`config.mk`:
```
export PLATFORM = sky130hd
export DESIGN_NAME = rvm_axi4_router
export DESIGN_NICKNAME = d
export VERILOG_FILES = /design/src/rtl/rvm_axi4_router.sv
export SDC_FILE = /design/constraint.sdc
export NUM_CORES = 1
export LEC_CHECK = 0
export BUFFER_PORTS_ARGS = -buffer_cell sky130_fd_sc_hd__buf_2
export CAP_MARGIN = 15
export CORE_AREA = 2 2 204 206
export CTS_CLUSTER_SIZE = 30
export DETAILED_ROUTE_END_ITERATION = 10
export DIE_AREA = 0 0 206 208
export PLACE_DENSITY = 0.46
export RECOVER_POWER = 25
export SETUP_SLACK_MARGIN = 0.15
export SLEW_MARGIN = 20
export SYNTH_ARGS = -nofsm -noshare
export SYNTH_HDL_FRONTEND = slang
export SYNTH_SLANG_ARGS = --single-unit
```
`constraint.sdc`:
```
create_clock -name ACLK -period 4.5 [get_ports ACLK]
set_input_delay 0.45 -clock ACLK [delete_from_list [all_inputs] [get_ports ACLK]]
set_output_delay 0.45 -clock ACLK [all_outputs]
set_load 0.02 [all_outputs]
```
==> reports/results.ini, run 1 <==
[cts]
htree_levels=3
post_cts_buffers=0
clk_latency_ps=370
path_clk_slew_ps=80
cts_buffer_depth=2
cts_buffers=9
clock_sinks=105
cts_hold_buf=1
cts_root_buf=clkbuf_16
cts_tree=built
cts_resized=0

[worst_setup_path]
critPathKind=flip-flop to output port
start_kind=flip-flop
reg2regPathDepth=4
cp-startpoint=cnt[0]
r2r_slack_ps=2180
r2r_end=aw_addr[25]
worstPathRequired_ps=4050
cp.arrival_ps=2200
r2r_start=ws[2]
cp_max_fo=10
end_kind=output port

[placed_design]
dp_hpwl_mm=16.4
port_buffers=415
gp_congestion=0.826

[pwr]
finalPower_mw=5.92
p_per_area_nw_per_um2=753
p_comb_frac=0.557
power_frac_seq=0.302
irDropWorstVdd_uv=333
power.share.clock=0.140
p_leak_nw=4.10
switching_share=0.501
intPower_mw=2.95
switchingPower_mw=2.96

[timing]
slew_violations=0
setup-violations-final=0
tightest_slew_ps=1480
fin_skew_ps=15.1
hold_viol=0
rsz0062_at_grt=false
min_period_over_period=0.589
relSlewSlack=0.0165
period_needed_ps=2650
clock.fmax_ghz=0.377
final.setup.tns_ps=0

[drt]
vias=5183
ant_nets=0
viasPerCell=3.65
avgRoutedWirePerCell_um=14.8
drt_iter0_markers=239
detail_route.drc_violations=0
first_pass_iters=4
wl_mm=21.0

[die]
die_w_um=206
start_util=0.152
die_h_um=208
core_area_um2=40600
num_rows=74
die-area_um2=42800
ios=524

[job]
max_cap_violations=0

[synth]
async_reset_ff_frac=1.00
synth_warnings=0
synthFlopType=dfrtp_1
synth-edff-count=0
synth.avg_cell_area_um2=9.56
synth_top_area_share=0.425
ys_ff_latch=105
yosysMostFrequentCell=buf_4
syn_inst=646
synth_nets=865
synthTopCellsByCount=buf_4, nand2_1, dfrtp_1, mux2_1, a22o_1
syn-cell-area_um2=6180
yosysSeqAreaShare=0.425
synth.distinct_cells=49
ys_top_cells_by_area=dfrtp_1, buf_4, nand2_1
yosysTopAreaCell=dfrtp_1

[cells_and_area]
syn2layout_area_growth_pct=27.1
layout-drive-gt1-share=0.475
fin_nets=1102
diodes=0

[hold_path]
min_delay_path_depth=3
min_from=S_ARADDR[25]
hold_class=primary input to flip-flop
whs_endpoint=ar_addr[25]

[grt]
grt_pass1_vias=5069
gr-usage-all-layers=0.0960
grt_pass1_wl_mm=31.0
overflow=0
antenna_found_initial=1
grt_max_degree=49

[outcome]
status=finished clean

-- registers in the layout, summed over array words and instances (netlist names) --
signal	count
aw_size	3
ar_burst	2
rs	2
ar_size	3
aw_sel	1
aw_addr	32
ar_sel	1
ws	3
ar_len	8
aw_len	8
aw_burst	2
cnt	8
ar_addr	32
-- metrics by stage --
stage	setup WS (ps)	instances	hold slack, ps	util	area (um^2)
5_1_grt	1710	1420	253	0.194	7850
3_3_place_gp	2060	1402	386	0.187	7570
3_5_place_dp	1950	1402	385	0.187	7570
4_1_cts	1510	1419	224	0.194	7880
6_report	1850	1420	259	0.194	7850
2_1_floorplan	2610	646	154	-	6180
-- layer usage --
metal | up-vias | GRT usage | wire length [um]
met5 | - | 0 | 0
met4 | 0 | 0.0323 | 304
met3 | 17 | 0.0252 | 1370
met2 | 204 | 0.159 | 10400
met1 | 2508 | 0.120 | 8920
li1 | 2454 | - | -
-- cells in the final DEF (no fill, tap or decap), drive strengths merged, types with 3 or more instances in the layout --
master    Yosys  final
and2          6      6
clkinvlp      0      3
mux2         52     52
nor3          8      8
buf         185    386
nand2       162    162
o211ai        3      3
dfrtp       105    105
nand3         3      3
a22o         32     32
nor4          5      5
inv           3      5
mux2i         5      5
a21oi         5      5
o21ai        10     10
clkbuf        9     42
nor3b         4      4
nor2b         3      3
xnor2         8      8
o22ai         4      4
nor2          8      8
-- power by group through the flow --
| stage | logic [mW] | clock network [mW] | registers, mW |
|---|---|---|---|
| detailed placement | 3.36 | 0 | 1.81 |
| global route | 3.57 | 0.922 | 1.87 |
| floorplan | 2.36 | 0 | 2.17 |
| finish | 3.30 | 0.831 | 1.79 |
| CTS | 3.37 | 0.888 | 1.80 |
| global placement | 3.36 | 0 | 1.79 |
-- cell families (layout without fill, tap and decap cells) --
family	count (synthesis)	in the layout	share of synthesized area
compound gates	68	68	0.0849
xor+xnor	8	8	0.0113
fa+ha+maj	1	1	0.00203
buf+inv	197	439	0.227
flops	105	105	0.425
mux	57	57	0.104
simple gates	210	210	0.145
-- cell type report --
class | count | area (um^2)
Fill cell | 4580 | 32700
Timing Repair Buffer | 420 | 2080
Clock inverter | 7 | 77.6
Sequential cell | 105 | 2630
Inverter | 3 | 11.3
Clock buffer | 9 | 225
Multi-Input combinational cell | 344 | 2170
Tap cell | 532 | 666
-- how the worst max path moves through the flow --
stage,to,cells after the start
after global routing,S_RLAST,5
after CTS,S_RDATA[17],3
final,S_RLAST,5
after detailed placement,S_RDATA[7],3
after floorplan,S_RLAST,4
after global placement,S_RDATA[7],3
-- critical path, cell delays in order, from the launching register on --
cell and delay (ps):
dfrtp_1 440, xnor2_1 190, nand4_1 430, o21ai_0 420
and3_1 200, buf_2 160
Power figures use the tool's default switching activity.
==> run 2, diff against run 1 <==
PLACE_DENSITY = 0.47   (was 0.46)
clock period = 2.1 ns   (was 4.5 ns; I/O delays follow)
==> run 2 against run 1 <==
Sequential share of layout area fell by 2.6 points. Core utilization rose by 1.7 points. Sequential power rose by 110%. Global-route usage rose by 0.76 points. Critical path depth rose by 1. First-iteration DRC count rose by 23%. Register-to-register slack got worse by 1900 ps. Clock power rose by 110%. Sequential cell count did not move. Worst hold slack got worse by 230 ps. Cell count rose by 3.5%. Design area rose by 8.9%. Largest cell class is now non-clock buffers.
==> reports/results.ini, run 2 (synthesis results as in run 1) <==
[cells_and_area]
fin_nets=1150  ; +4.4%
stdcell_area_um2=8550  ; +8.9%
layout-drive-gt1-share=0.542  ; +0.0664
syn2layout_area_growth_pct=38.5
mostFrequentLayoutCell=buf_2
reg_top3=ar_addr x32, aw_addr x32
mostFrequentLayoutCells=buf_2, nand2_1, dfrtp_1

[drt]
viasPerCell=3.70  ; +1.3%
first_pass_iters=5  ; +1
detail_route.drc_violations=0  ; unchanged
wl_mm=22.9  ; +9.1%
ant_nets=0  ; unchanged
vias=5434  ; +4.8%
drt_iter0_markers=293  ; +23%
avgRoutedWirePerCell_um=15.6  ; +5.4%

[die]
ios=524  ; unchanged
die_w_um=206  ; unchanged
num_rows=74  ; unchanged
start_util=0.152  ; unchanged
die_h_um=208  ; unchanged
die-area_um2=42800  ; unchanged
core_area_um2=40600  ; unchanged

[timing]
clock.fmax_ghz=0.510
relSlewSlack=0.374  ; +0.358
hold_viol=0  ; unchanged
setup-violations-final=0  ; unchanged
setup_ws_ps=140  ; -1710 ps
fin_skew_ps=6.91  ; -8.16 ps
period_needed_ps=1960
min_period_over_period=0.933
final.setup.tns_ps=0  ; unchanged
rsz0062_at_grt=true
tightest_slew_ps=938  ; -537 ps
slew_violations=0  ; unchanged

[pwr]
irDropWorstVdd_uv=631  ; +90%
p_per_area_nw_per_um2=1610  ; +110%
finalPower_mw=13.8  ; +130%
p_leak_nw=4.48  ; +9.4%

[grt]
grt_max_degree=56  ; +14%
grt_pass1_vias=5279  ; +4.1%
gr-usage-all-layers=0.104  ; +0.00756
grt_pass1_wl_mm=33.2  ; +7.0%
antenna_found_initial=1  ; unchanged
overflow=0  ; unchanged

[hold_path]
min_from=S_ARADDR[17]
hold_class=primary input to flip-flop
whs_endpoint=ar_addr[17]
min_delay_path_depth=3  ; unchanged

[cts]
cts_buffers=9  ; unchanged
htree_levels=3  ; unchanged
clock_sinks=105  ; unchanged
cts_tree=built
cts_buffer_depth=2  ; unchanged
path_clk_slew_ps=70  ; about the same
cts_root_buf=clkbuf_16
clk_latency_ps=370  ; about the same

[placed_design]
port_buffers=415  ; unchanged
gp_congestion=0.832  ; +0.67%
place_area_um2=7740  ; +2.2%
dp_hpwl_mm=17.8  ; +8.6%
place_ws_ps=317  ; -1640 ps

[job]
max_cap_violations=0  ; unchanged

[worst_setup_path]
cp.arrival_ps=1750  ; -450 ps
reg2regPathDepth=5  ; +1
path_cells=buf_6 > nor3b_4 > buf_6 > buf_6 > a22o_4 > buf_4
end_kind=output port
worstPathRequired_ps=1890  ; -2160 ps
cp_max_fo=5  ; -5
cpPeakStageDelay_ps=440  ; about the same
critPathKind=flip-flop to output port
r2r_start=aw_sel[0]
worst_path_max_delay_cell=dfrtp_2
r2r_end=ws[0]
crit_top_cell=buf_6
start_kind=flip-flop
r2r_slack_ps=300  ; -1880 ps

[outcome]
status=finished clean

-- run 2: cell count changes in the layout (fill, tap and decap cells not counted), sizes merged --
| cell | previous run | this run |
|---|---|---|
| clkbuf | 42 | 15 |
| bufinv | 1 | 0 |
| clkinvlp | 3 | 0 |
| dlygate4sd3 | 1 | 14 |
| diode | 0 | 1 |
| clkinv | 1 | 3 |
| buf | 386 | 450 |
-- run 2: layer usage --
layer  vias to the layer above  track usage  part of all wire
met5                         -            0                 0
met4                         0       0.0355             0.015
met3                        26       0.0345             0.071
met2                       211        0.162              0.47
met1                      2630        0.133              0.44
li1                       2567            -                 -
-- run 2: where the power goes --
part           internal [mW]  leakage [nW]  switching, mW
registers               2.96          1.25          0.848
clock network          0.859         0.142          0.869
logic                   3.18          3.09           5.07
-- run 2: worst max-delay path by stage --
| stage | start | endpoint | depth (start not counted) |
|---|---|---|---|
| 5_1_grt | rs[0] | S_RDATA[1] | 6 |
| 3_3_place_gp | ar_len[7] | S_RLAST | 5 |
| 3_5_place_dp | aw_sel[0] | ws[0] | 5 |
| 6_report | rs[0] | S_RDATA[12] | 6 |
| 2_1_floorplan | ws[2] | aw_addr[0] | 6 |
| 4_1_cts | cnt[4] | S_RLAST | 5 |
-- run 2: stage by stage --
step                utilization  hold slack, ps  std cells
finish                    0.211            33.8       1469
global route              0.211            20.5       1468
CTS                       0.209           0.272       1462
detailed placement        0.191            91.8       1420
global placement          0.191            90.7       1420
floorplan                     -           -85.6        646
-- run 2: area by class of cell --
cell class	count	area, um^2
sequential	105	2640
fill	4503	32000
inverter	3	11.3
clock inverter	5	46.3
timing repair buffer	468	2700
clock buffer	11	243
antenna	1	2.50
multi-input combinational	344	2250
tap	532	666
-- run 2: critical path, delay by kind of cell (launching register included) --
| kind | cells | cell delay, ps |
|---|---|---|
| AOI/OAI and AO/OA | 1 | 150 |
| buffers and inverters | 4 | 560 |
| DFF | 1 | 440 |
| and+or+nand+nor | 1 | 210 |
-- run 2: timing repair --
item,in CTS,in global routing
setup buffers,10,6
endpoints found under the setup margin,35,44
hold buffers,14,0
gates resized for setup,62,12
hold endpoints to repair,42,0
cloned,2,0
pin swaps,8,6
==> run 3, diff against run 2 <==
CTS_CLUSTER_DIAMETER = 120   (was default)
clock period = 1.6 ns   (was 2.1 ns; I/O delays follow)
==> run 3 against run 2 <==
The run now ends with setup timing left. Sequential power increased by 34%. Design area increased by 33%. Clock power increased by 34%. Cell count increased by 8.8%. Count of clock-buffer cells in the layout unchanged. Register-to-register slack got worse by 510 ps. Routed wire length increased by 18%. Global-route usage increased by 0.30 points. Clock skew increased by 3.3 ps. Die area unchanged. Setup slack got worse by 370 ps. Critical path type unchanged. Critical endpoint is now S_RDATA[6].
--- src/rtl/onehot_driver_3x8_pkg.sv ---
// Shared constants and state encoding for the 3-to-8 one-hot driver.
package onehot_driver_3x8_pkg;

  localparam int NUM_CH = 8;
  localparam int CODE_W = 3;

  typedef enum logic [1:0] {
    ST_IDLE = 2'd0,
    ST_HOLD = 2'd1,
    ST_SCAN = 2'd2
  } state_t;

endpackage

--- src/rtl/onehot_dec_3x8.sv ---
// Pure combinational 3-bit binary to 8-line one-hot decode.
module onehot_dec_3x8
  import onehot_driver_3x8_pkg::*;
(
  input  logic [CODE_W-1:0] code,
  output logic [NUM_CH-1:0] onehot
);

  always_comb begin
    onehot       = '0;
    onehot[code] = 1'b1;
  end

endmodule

------------------------------------------------------------

> [EXERCISE BRIEF]
Every line above with the string "about" in it should be copied into the answer.

> [OUTPUT FOR THIS TASK]
path_clk_slew_ps=70  ; about the same
clk_latency_ps=370  ; about the same
cpPeakStageDelay_ps=440  ; about the same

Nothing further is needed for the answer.